Leomar wandte sich ins Innere des Magistratspalastes um, wo die Kandidaten wartend gestanden hatten und gab der amtierenden Matriarchin des Hauses mit dem Schmetterlingswappen Gelegenheit, neben ihn auf den Balkon vor die Menge zu treten.

...

„Zur Secretaria darf ich, denn auch das letzte Magistratsamt das ich zu besetzen habe wird von einer Frau bekleidet werden, ein Mitglied eines der ältesten Häuser der Ponterra Ponterra bestellen." Leomar Gabellano bemühte sich erneut seinem Gesicht ein Lächeln zu verleihen. Seine ausladende und geschwungene Rede versetzte ihn selbst mit zunehmender Dauer in unangenehme Berührtheit und er war froh, dass er Leute um sich wusste, die ihm bei der Vorbereitung seiner Worte beiseite gestanden hatten. Es galt sich als Freund der Stadt und als Freund gelungener Worte zu inszenieren. Dass ihm eher danach war die nüchternen politischen - und in letzter Zeit im Fall Shenilos vor allem monetären - Notwendigkeiten in knapper Form darzulegen, tat dabei nichts zur Sache. Also lächelte er und fuhr fort.
"Denn wer, wenn nicht das Haus di Matienna hat sich als Wahrer der Tradition erwiesen und uns immer wieder an die Werte erinnert, die den Sheniloer Bund formten? Wer, wenn nicht ein Mitglied der Familie, die den Bund ins Leben rief, kann das Fundament unserer Civitas, den Sheniloer Frieden obwalten? Und wer, wenn nicht die Schwester des ersten Gransignore von Shenilo kann mit ihrem Siegel für die Echtheit der Dokumente des Magistrates bürgen? Zur Secretaria für die kommenden Jahre ernenne ich daher Guiliana di Matienna, Baronin von Arinken. Zuletzt hat sie sich im Kampf für die Unabhängigkeit des Bundes und der Stadt, die Gerons Gebeine bewahrt, eingesetzt. Möge sie auch ihre nächste Aufgabe so gut erfüllen, auch wenn sie das Schwert gegen die Feder eintauschen muss und Siegelwachs das einzige Rot sein wird, das zu vergießen ihre Pflicht sein wird.“ Er trat einen Schritt zurück und wartete ab.

Es dauerte eine Weile, bis Guiliana auf den Balkon trat. Nach der Überraschung - hatte sie doch ihre Stimme Tolman Cordur gegeben – kam ihr für einen Moment der Gedanke, die Ernennung in dieses zeitraubende und wenig einflussreiche Amt abzulehnen. Dennoch bedeutete dies, aus der Nähe die womöglich riskante Politik des neuen Gransignore verfolgen zu können. So schritt sie zur Brüstung und die Reaktion des Popolo bei ihren Anblick zu prüfen.

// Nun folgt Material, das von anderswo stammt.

## config.mk

```make
export PLATFORM = sky130hd
export DESIGN_NAME = msp_seq
export DESIGN_NICKNAME = d
export VERILOG_FILES = /design/src/rtl/core/msp_pkg.sv /design/src/rtl/core/msp_seq.sv
export SDC_FILE = /design/constraint.sdc
export NUM_CORES = 1
export LEC_CHECK = 0
export BUFFER_PORTS_ARGS = -buffer_cell sky130_fd_sc_hd__clkbuf_2
export CAP_MARGIN = 20
export CORE_AREA = 2 2 59 61
export DETAILED_ROUTE_END_ITERATION = 10
export DIE_AREA = 0 0 61 63
export GPL_TIMING_DRIVEN = 0
export MAX_ROUTING_LAYER = met4
export SLEW_MARGIN = 15
export SYNTH_ARGS = -nofsm -noshare
export SYNTH_HDL_FRONTEND = slang
export SYNTH_SLANG_ARGS = --single-unit
```

## constraint.sdc

```tcl
create_clock -name clk -period 3 [get_ports clk]
set_input_delay 0.15 -clock clk [delete_from_list [all_inputs] [get_ports clk]]
set_output_delay 0.15 -clock clk [all_outputs]
set_load 0.02 [all_outputs]
```

## src/rtl/core/msp_pkg.sv

```systemverilog
// Shared constants and types for the matrix saddle point detector.
// Used by every file of the block; depends on nothing.
package msp_pkg;

    localparam int MAX_SIZE   = 64;
    localparam int DATA_WIDTH = 32;
    localparam int CFG_W      = 7;
    localparam int IDX_W      = $clog2(MAX_SIZE);
    localparam int SIZE_W     = $clog2(MAX_SIZE + 1);
    localparam int MAT_AW     = 2 * IDX_W;

    typedef logic signed [DATA_WIDTH-1:0] data_t;
    typedef logic [IDX_W-1:0]             idx_t;
    typedef logic [SIZE_W-1:0]            size_t;

    // Sequencer to storage controls
    typedef struct packed {
        logic ld_en;     // capture incoming element
        logic rd_en;     // read all three stores at row/col
        logic scan_sel;  // compare operand is the stored element
        logic wr_mat;
        logic wr_row;
        logic wr_col;
        idx_t row;
        idx_t col;
    } store_ctrl_t;

    // Compare unit results back to the sequencer
    typedef struct packed {
        logic row_eq;
        logic row_gt;
        logic col_eq;
        logic col_lt;
    } cmp_res_t;

endpackage

```

## src/rtl/core/msp_seq.sv

```systemverilog
// Sequencer: load phase (transfer then update per element), scan phase, result hand-off.
// Depends on msp_pkg.
module msp_seq
(
    input  logic                  clk,
    input  logic                  rst_n,
    input  msp_pkg::size_t        n_eff,
    input  logic                  cfg_wr,
    input  logic                  in_valid,
    output logic                  in_ready,
    output logic                  out_valid,
    input  logic                  out_ready,
    output logic                  out_found,
    input  msp_pkg::cmp_res_t     cmp,
    output msp_pkg::store_ctrl_t  ctrl
);

    localparam logic [2:0] ST_LOAD  = 3'd0;
    localparam logic [2:0] ST_UPD   = 3'd1;
    localparam logic [2:0] ST_SCAN  = 3'd2;
    localparam logic [2:0] ST_DRAIN = 3'd3;
    localparam logic [2:0] ST_OUT   = 3'd4;

    logic [2:0]    state_reg, state_next;
    msp_pkg::idx_t row_reg, row_next;
    msp_pkg::idx_t col_reg, col_next;
    logic          pvld_reg, pvld_next;
    logic          found_reg, found_next;
    logic          row_last, col_last;

    assign col_last = (msp_pkg::SIZE_W'(col_reg) == n_eff - msp_pkg::SIZE_W'(1));
    assign row_last = (msp_pkg::SIZE_W'(row_reg) == n_eff - msp_pkg::SIZE_W'(1));

    always_comb
    begin
        state_next    = state_reg;
        row_next      = row_reg;
        col_next      = col_reg;
        pvld_next     = 1'b0;
        found_next    = found_reg;
        ctrl          = '0;
        ctrl.row      = row_reg;
        ctrl.col      = col_reg;
        in_ready      = 1'b0;
        out_valid     = 1'b0;

        // compare the stored element read in the previous scan cycle
        if (pvld_reg && cmp.row_eq && cmp.col_eq)
        begin
            found_next = 1'b1;
        end

        unique case (state_reg)
            ST_LOAD:
            begin
                in_ready = 1'b1;
                if (in_valid)
                begin
                    ctrl.ld_en = 1'b1;
                    ctrl.rd_en = 1'b1;
                    state_next = ST_UPD;
                end
            end
            ST_UPD:
            begin
                ctrl.wr_mat = 1'b1;
                ctrl.wr_row = (col_reg == '0) || cmp.row_gt;
                ctrl.wr_col = (row_reg == '0) || cmp.col_lt;
                state_next  = ST_LOAD;
                if (col_last)
                begin
                    col_next = '0;
                    if (row_last)
                    begin
                        row_next   = '0;
                        found_next = 1'b0;
                        state_next = ST_SCAN;
                    end
                    else
                    begin
                        row_next = row_reg + msp_pkg::IDX_W'(1);
                    end
                end
                else
                begin
                    col_next = col_reg + msp_pkg::IDX_W'(1);
                end
            end
            ST_SCAN:
            begin
                ctrl.rd_en    = 1'b1;
                ctrl.scan_sel = 1'b1;
                pvld_next     = 1'b1;
                if (col_last)
                begin
                    col_next = '0;
                    if (row_last)
                    begin
                        row_next   = '0;
                        state_next = ST_DRAIN;
                    end
                    else
                    begin
                        row_next = row_reg + msp_pkg::IDX_W'(1);
                    end
                end
                else
                begin
                    col_next = col_reg + msp_pkg::IDX_W'(1);
                end
            end
            ST_DRAIN:
            begin
                ctrl.scan_sel = 1'b1;
                state_next    = ST_OUT;
            end
            ST_OUT:
            begin
                out_valid = 1'b1;
                if (out_ready)
                begin
                    state_next = ST_LOAD;
                end
            end
            default:
            begin
                state_next = ST_LOAD;
            end
        endcase

        // a size write restarts the matrix
        if (cfg_wr)
        begin
            row_next = '0;
            col_next = '0;
        end
    end

    assign out_found = found_reg;

    always_ff @(posedge clk or negedge rst_n)
    begin
        if (!rst_n)
        begin
            state_reg <= ST_LOAD;
            row_reg   <= '0;
            col_reg   <= '0;
            pvld_reg  <= 1'b0;
            found_reg <= 1'b0;
        end
        else
        begin
            state_reg <= state_next;
            row_reg   <= row_next;
            col_reg   <= col_next;
            pvld_reg  <= pvld_next;
            found_reg <= found_next;
        end
    end

endmodule

```

==> results_dict.tcl <==
set metrics [dict create \
    outcome "complete, no violations" \
    grt_max_degree 18 \
    grt_use_met2 0.269 \
    cts_setup_buffers 0 \
    ios 37 \
    grt_pass1_wl_um 4860 \
    cts.sinks 17 \
    cts_tree "yes" \
    yosysUniqueCellTypes 43 \
    nets 197 \
    ir_drop_mv 0.160 \
    dp_hpwl_um 2270 \
    globalRouteOverflowTotal 0 \
    p_sw_frac 0.337 \
    clkTransAtPathRegs_ns 0.10 \
    critPathKind "input pin to register" \
    core_area_um2 3230 \
    synth_warnings 0 \
    htreeDepth 1 \
    start_util 0.386 \
    crit_path_end_kind "register" \
    period_needed_ns 2.38 \
    ctsResizeCount 0 \
    routed_wl_um 2850 \
    pwr-share-clk 0.230 \
    die_area_um2 3840 \
    grt_pass1_vias 1057 \
    grt-busiest-layer "met2" \
    tns_ns 0 \
    drive_above_1_share 0.251 \
    start_kind "input pin" \
    area_delta_synth_final_pct 22.0 \
    synth-main-ff-cell "dfrtp_1" \
    synth_seq_cells 17 \
    synthCells 134 \
    synth_area_um2 1250 \
    grtUsageTotal 0.170 \
    rows 21 \
    die_x_um 61 \
    antenna_found_initial 0 \
    postCtsHoldBufs 1 \
    drv_slew 0 \
    async_flop_share 1.00 \
    leakage_nw 0.721 \
    cp_data_arrival_time_ns 2.59 \
    cts_made_buffers 3 \
    hold_viol 0 \
    drtIter0Drc 67 \
    min_path_type "input pin to register" \
    vias 1140 \
    finalClockSkew_ns 0.000816 \
    syn_avg_cell_area_um2 9.30 \
    maxCapViolations 0 \
    tightestPinTransition_ns 0.822 \
    globalplace.congestion 0.839 \
    routedWlPerCell_um 12.9 \
    die_h_um 63 \
    synth.yosys.seq_area_share 0.341 \
    rsz0062_at_grt "no" \
    synth_nets 155 \
    use_met1 0.221 \
    setup_viol 0 \
    p_int_mw 0.354 \
    p_per_area_nw_per_um2 352 \
    clk-insertion-delay-late_ns 0.28 \
    drc_errors 0 \
    clockBufferDepth 2 \
    worstPathMaxFanout 6 \
    cts_root_buf "clkbuf_4" \
    io_buffers 36 \
    fmax_mhz 420 \
    drtAntennaViolNets 0 \
    switchingPower_mw 0.180 \
    firstDrtPassIters 4 \
    vias_per_cell 5.16 \
    fin_crit_sh 0.793 \
    groute.layer.met3.usage 0.0290 \
    required_ns 3.21 \
    p_seq_frac 0.475 \
    antenna_cells 0 \
    max_slew_margin 0.451 \
    post-route-util 0.470 \
    comb_power_share 0.295 \
    synth-edff-count 0 \
]
==> cells in the final DEF, fill, tap and decap left out, types with 2 or more instances in the layout <==
cell | Yosys | routed
and3_1 | 3 | 3
o2bb2ai_1 | 2 | 2
inv_1 | 9 | 9
nor2_1 | 9 | 9
nor2b_1 | 4 | 4
clkbuf_2 | 0 | 36
clkbuf_4 | 0 | 3
ha_1 | 5 | 5
dfrtp_1 | 17 | 17
xor2_1 | 8 | 8
mux2i_1 | 2 | 2
o21a_1 | 2 | 2
xnor2_1 | 9 | 9
nand3_1 | 5 | 5
nand3b_1 | 2 | 2
o21ai_0 | 7 | 7
nand2b_1 | 7 | 7
nor4_1 | 3 | 3
nor3b_1 | 2 | 2
nor3_1 | 5 | 5
or3_1 | 2 | 2
a21oi_1 | 2 | 2
nand2_1 | 4 | 4
a311oi_1 | 2 | 2
clkbuf_1 | 3 | 4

Es blieb ruhig, man erwartete von ihr wohl eine Rede. Passend zu Leomars Rede fiel ihr ein Ausspruch ihres Vaters ein. Halb Leomar, halb der Menge zugewandt begann sie "Wir kämpfen mit den Waffen, die uns die Götter zur Hand gegeben haben. Wenn ihr mir Feder und Siegel gebt, so werde ich sie zum Wohle des Bundes einsetzen. Und ich nehme sie an in der Hoffnung, sie seien in den kommenden Jahren die einzigen Waffen, die wir alle in die Hand nehmen müssen." Nachdem sie sich erneut einen Überblick über die Menge verschafft hatte trat sie zurück zu den anderen.